Basic Agent Configuration
from ncp import Agent
agent = Agent(
name="NetworkMonitorBot",
description="AI assistant for network monitoring and diagnostics",
instructions="""
You are a network monitoring specialist. Your goal is to:
1. Monitor network device health and connectivity
2. Diagnose network issues using available tools
3. Provide clear reports on network status
4. Alert on any critical network problems
Always verify device connectivity before performing other operations.
""",
tools=[ping_device, get_interface_status, backup_device_config]
)
LLMConfig Parameters
The LLMConfig class controls how the language model behaves:
from ncp import LLMConfig
config = LLMConfig(
model="llama-3.3-70b", # Required: Model identifier
temperature=0.7, # 0.0-2.0: Randomness (0=deterministic, 2=very random)
max_tokens=1500, # Maximum tokens to generate
top_p=1.0, # 0.0-1.0: Nucleus sampling
frequency_penalty=0.0, # -2.0-2.0: Reduce repetition
presence_penalty=0.0 # -2.0-2.0: Encourage topic diversity
)
#### Agent Instructions Best Practices
Write clear, specific instructions:
```python
# Good: Specific and actionable
instructions = """
You are a Python code reviewer. For each code submission:
1. Check for syntax errors and common bugs
2. Verify PEP 8 style compliance
3. Look for security vulnerabilities
4. Suggest performance improvements
5. Rate the code from 1-10 with explanation
Format your response as:
- Issues Found: [list of issues]
- Suggestions: [list of improvements]
- Rating: X/10 - [brief explanation]
Be constructive and educational in your feedback.
"""
# Avoid: Vague instructions
instructions = "You help with code. Be helpful."
Project Structure
Understanding the standard project layout helps organize your agents effectively:
my-agent-project/
├── ncp.toml # Project configuration
├── requirements.txt # Python dependencies
├── apt-requirements.txt # System packages (optional)
├── agents/ # Agent definitions
│ ├── __init__.py
│ ├── main_agent.py # Primary agent
├── tools/ # Custom tools
│ ├── __init__.py
│ ├── data_tools.py
Advanced Features
MCP Integration
Model Context Protocol (MCP) enables agents to connect to external services and data sources. The NCP SDK supports all MCP transport types.
Transport Types Overview
from ncp import MCPConfig, TransportType
# Three transport types available:
# 1. stdio - Command-based servers
# 2. sse - Server-Sent Events (URL-based)

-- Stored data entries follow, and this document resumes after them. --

## config.mk

```make
export PLATFORM = sky130hd
export DESIGN_NAME = bpa_ram
export DESIGN_NICKNAME = d
export VERILOG_FILES = /design/src/rtl/core/bpa_ram.sv
export SDC_FILE = /design/constraint.sdc
export NUM_CORES = 1
export LEC_CHECK = 0
export ABC_AREA = 1
export BUFFER_PORTS_ARGS = -buffer_cell sky130_fd_sc_hd__buf_2
export CAP_MARGIN = 20
export CORE_MARGIN = 8
export CORE_UTILIZATION = 30
export CTS_BUF_LIST = sky130_fd_sc_hd__clkbuf_8
export DETAILED_ROUTE_END_ITERATION = 7
export HOLD_SLACK_MARGIN = 0.08
export PLACE_DENSITY = 0.41
export SYNTH_ARGS = -nofsm -noshare
export SYNTH_HDL_FRONTEND = slang
export SYNTH_SLANG_ARGS = --single-unit
```

## constraint.sdc

```tcl
create_clock -name clk_i -period 1.8 [get_ports clk_i]
set_input_delay 0.09 -clock clk_i [delete_from_list [all_inputs] [get_ports clk_i]]
set_output_delay 0.09 -clock clk_i [all_outputs]
set_load 0.01 [all_outputs]
```

## src/rtl/core/bpa_ram.sv

```systemverilog
// generic single port ram with registered read
`timescale 1ns / 1ps
module bpa_ram #(
  parameter int unsigned Width = 8,
  parameter int unsigned Depth = 16
) (
  input  logic                     clk_i,
  input  logic                     we_i,
  input  logic [$clog2(Depth)-1:0] addr_i,
  input  logic [Width-1:0]         wdata_i,
  output logic [Width-1:0]         rdata_o
);
  logic [Width-1:0] mem [Depth];
  always_ff @(posedge clk_i) begin
    if (we_i) begin
      mem[addr_i] <= wdata_i;
    end
    rdata_o <= mem[addr_i];
  end
endmodule

```

== Yosys cells after proc, flatten, opt, wreduce, memory -nomap -nowiden ==
Memory sizes are Yosys's and may differ from the RTL's. A register that Yosys moved wholly into a read port is not among the register bits.
Index checks and enable logic that the tools add are counted.

* Muxes and demuxes: 2

{| class="wikitable"
|+ Operators with widths
! operator !! number
|-
| $mux W1 || 2
|}

* Memories kept: 1
* RAM bits: 128
* Input bits: 14
* Register bits after elaboration: 0
* Output and inout port bits: 8

{| class="wikitable"
|+ Memories
! name !! words !! bits a word !! rd ports !! clocked after memory_dff !! write ports !! RTL line !! text
|-
| mem || 16 || 8 || 1 || 1 || 1 || 13 || <nowiki>logic [Width-1:0] mem [Depth];</nowiki>
|}

== Longest topological paths before layout ==
Gate-level depths: netlist of the first run.

* Word-level depth: 2
* Depth in mapped cells: 11

== Worst setup path before layout of the first run ==
OpenSTA, ideal clock, no wires.

* Path kind: in2reg
* Start: in addr_i[1]
* End: mem mem[3][0], enable pin
* Required time: 1.430 ns
* Path buffers: 2
* Slack: 0.333 ns
* Cell stages on the path: 4
* Arrival: 1.097 ns
* Cell sequence: buf_2 clkbuf_1 nand3_1 nor2_1

{| class="wikitable"
|+ RTL lines
! item !! RTL line !! text
|-
| start: declaration || 9 || <nowiki>input logic [$clog2(Depth)-1:0] addr_i,</nowiki>
|-
| end: declaration || 13 ||
|}

Straight into the memory's write port.

== Final worst setup path of the first run ==
* Start: in addr_i[0]
* End: mem mem[9][5], enable pin

Straight into the memory's write port.

==> results of run 1 <==
## synth_stat cells
| cell | number | share of area |
|---|---|---|
| buf_2 | 12 | 0.011 |
| nand2_1 | 346 | 0.23 |
| clkinv_1 | 1 | 0.00067 |
| inv_1 | 21 | 0.014 |
| nor2_1 | 18 | 0.012 |
| nand3_1 | 4 | 0.0036 |
| buf_4 | 6 | 0.0081 |
| clkbuf_1 | 3 | 0.0020 |
| inv_2 | 1 | 0.00067 |
| dfxtp_1 | 8 | 0.029 |
| edfxtp_1 | 128 | 0.69 |
## state kept, by name, indices dropped and copies added, names as in the netlist
| name | cells |
|---|---|
| mem | 128 |
| rdata_o | 8 |
## cells by family (layout without fill, tap and decap cells)
| group | after synthesis | in the layout |
|---|---|---|
| and+or+nand+nor | 368 | 368 |
| DFF | 136 | 136 |
| buffers and inverters | 44 | 102 |
## where the power goes
part	total [mW]	internal (mW)	switching (mW)
logic	0.451	0.127	0.324
clock network	2.51	1.35	1.17
registers	3.56	3.54	0.0219
## cell type report
type / count / area [µm²]
clock buffers: 17 / 234
clock inverters: 15 / 161
fillers: 1925 / 12000
inverters: 23 / 86.3
multi-input cells: 368 / 1390
flip-flops and latches: 136 / 4000
well taps: 234 / 293
repair buffers: 47 / 315
## critical path: stages
cell and delay [ns]:
buf_2 0.12, buf_12 0.27, nand3_1 0.22, nor2_1 0.22
buf_4 0.22
## final timing paths
path / startpoint / endpoint / slack [ns] / cells after the start
setup reg to reg: mem[0][5] / rdata_o[5] / 0.79 / 8
hold reg to reg: mem[9][5] / rdata_o[5] / 0.72 / 8
hold / removal: wdata_i[6] / mem[2][6] / 0.1 / 1
setup / recovery: addr_i[0] / mem[9][5] / 0.75 / 5
## placed cells by master, fill, tap and decap left out, types with 4 or more instances in the layout
cell	n
buf_2	21
buf_4	24
clkbuf_8	17
clkinv_1	4
dfxtp_1	8
edfxtp_1	128
inv_1	22
nand2_1	346
nand3_1	4
nor2_1	18
## layer usage
metal,wire (µm),vias to the layer above
li1,-,1838
met2,6640,61
met3,502,14
met1,6890,1769
met5,0,-
met4,208,0
## per-stage QoR
stage	total power, mW	util	std cells	cell area (µm²)
after floorplan	3.88	-	548	5590
after global placement	4.10	0.328	807	6070
after detailed placement	4.09	0.328	807	6070
after CTS	6.61	0.350	840	6480
after global routing	6.78	0.350	840	6480
final	6.52	0.350	840	6480
==> run summary, run 1 <==
status - complete, no violations
proportion of synthesized area in mux cells - 0
clock sink total - 136
vias in the first global route - 3842
final wirelength - 14.2 mm
largest net degree at the start of global routing - 67
worst min path class - input port to flop
Seq/Total Area, Yosys - 0.716
met3 Usage GRT - 0.0323
fin crit share - 0.585
CTS max path bufs - 2
Worst Max-Slew Pin Slew - 0.425 ns
Antenna Nets Post-Route - 0
vias per cell - 4.38
Post-Syn Nets - 562
via count - 3682
Synth Area in Compound Gates - 0
Remaining DRCs - 0
CP Class - input port to flop
critical path fanouts, max - 66
Power Density - 1010 nW/µm²
GR Util met1 - 0.164
routed length per instance - 17.0 µm
total grt overflow - 0
Startpoint Class - input port
Slew HR - 0.717
HPWL after DPL - 9.29 mm
setup ws final - 0.748 ns
warnings from Yosys - 0
setup bufs post-CTS - 0
# setup viols final - 0
H-tree depth - 4
M2 GR Usage - 0.209
nets - 607
area share of fa/ha/maj cells after synthesis - 0
setup TNS - 0 ns
Root Buffer - clkbuf_8
first-pass GRT wire length - 22.4 mm
GP Congestion - 0.808
pre-CTS setup slack - 0.284 ns
Post-Synth Simple-Gate Area - 0.248
hold_buf cts - 1
initial antenna violation count - 0
PortBufs - 21
Lkg Pwr - 2.77 nW
Crit. End Element - flop
post-synth cell types - 11
Initial Utilization - 0.302
post-synthesis instance area - 5590 µm²
CTS buffer count - 17
I/O Pins - 22
Worst-path clk slew - 0.08 ns
Post-Route Hold Slack - 0.0974 ns
worst skew pair latency - 0.44 ns
Starting DRT DRC Count - 280
FF+latch count, synth - 136
final hold violation count - 0
Worst Skew - 0.00983 ns
die height - 153 µm
Max-cap violations - 0
grt peak-use layer - met2
Mapped Avg Cell Area - 10.2 µm²
post-CTS sizing - 0
Total Die Area - 23300 µm²
unrepaired setup endpoints after global routing - false
area delta synth->final - 15.9%
CTS tree - built
Max VDD drop - 563 µV
core area - 18500 µm²
first-pass detailed-route iteration total - 4
All-Layer GR Usage - 0.128
Rows - 50
Fmax - 950 MHz
Die W - 153 µm
largest family of logic cells by synthesized area - simple AND/OR/NAND/NOR gates
Post-Synthesis Cells - 548
share of cells above drive strength 1 - 0.124
max-slew violations - 0
Crit path required time - 1.94 ns
ant diodes - 0
XOR/XNOR share of the synthesized area - 0
Final Critical Period - 1.05 ns
worst path arrival time - 1.19 ns
No activity file was read; power rests on OpenSTA's default activity.
==> run 2: changes to the inputs <==
--- a/config.mk
+++ b/config.mk
@@ -5,7 +5,7 @@
 export SDC_FILE = /design/constraint.sdc
 export NUM_CORES = 1
 export LEC_CHECK = 0
-export ABC_AREA = 1
+export ABC_AREA = 0
 export BUFFER_PORTS_ARGS = -buffer_cell sky130_fd_sc_hd__buf_2
 export CAP_MARGIN = 20
 export CORE_MARGIN = 8
@@ -13,7 +13,7 @@
 export CTS_BUF_LIST = sky130_fd_sc_hd__clkbuf_8
 export DETAILED_ROUTE_END_ITERATION = 7
 export HOLD_SLACK_MARGIN = 0.08
-export PLACE_DENSITY = 0.41
+export PLACE_DENSITY = 0.42
 export SYNTH_ARGS = -nofsm -noshare
 export SYNTH_HDL_FRONTEND = slang
 export SYNTH_SLANG_ARGS = --single-unit
==> constraint.sdc (replaced) <==
create_clock -name clk_i -period 0.85 [get_ports clk_i]
set_input_delay 0.0425 -clock clk_i [delete_from_list [all_inputs] [get_ports clk_i]]
set_output_delay 0.0425 -clock clk_i [all_outputs]
set_load 0.01 [all_outputs]
==> run 2 against run 1 <==
Against the previous run: the flow now finishes with violations (setup timing); clock skew decreased by 0.0028 ns; global-route usage shrank 1.1 points; sequential share of layout area decreased by 3.4 points; critical path depth shrank 2; non-clock buffer count up 35; clock power rose by 100%; wire length fell by 18%.
==> run summary, run 2 <==
# fillers - 1480
Reg2Reg Depth - 3
final wirelength - 11.7 mm
share of cells above drive strength 1 - 0.508
nets - 334
Psw - 2.92 mW
vias per cell - 4.58
H-tree depth - 4
I/O Pins - 22
CTS tree - built
Hold Path End - rdata_o[5]
Post-synth EDFFs - 128
post-synthesis instance area - 5070 µm²
initial antenna violation count - 0
Initial Utilization - 0.307
max-slew violations - 0
Synth Flop Type - edfxtp_1
Remaining DRCs - 0
largest registers - mem (128), rdata_o (8)
Max VDD drop - 923 µV
Worst Skew - 0.00701 ns
Post-Syn Nets - 244
Final Critical Period - 1.28 ns
total grt overflow - 0
share of the synthesized area in the top cell type - 0.759
Die W - 146 µm
pre-CTS setup slack - -0.776 ns
largest net degree at the start of global routing - 28
first-pass detailed-route iteration total - 4
Crit path required time - 1.16 ns
worst min path class - input port to flop
CTS buffer count - 17
CTS max path bufs - 2
via count - 2526
Combinational Power Share - 0.082
# setup viols final - 36
FF+latch count, synth - 136
reg2reg end - rdata_o[4]
switching portion of total power - 0.212
ant diodes - 0
fin crit share - 1.51
PortBufs - 21
Worst Max-Slew Pin Slew - 1.04 ns
die height - 146 µm
Power Density - 2010 nW/µm²
Rows - 47
GP Congestion - 0.673
crit-path cells - mux4_2 -> a22oi_1 -> nand2_2
Post-synth top cells - 128 x edfxtp_1, 32 x mux4_2, 16 x a22oi_1
Max-cap violations - 0
Mapped Avg Cell Area - 22.0 µm²
clock sink total - 136
Post-Route Hold Slack - 0.229 ns
Seq/Total Area, Yosys - 0.790
FF/Latch Area - 4010 µm²
Total Die Area - 21300 µm²
ys async rst share - 0
final hold violation count - 0
warnings from Yosys - 0
Antenna Nets Post-Route - 0
All-Layer GR Usage - 0.117
status - finished with violations
clock power share - 0.370
Crit. End Element - flop
core area - 16500 µm²
failing checks - setup timing
Fmax - 780 MHz
Lkg Pwr - 2.26 nW
Reg2Reg Setup Slack - -0.43 ns
most used standard cell by instance count after synthesis - edfxtp_1
Hold Crit Start - addr_i[2]
setup TNS - -4.01 ns
unrepaired setup endpoints after global routing - true
commonest non-fill, non-tap cells in the layout - 128 x edfxtp_1, 32 x mux4_2, 27 x buf_4
Top reg by flops - mem
Root Buffer - clkbuf_8
CP Class - flop to flop
Multi-input gate area - 1230 µm²
post-synth cell types - 18
Placed Cells - 509
r2r startpoint - mem[3][4]
Yosys top cell by area - edfxtp_1
Finished Layout Cells - 551
Worst Hold Depth - 4
routed length per instance - 21.1 µm
Slew HR - 0.307
CP peak stage delay - 0.47 ns
area delta synth->final - 35.5%
largest cells by area after synthesis - edfxtp_1 76%, mux4_2 14%, dfxtp_1 3.2%
worst skew pair latency - 0.43 ns
critical path fanouts, max - 1
first-pass GRT wire length - 17.7 mm
Int Pwr - 10.9 mW
commonest non-fill, non-tap cell in the layout - edfxtp_1
Pwr Total - 13.8 mW
setup ws final - -0.432 ns
Startpoint Class - flop
Starting DRT DRC Count - 135
Post-Synthesis Cells - 230
worst path arrival time - 1.59 ns
Seq pwr share - 0.547
slowest CP cell - mux4_2
Worst-path clk slew - 0.07 ns
HPWL after DPL - 7.70 mm
max reg flops - 128
vias in the first global route - 2720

# 3. streamable-http - HTTP streaming
stdio Transport
For command-line based MCP servers (add the MCP server packages to your requirements.txt):
from ncp import Agent, MCPConfig
# Basic stdio configuration
filesystem_server = MCPConfig(
transport_type="stdio",
command="mcp-server-filesystem /path/to/files"
)
# With arguments
database_server = MCPConfig(
transport_type="stdio",
command="python -m mcp_database_server --host localhost --port 5432"
)
# Agent with MCP servers
agent = Agent(
name="FileAgent",
description="Agent with filesystem access",
instructions="Help users manage files and directories",
mcp_servers=[filesystem_server, database_server]
)
SSE Transport
For URL-based MCP servers using Server-Sent Events:
# SSE configuration
sse_server = MCPConfig(
transport_type="sse",
url="https://api.example.com/mcp"
)
# With authentication (handled by platform)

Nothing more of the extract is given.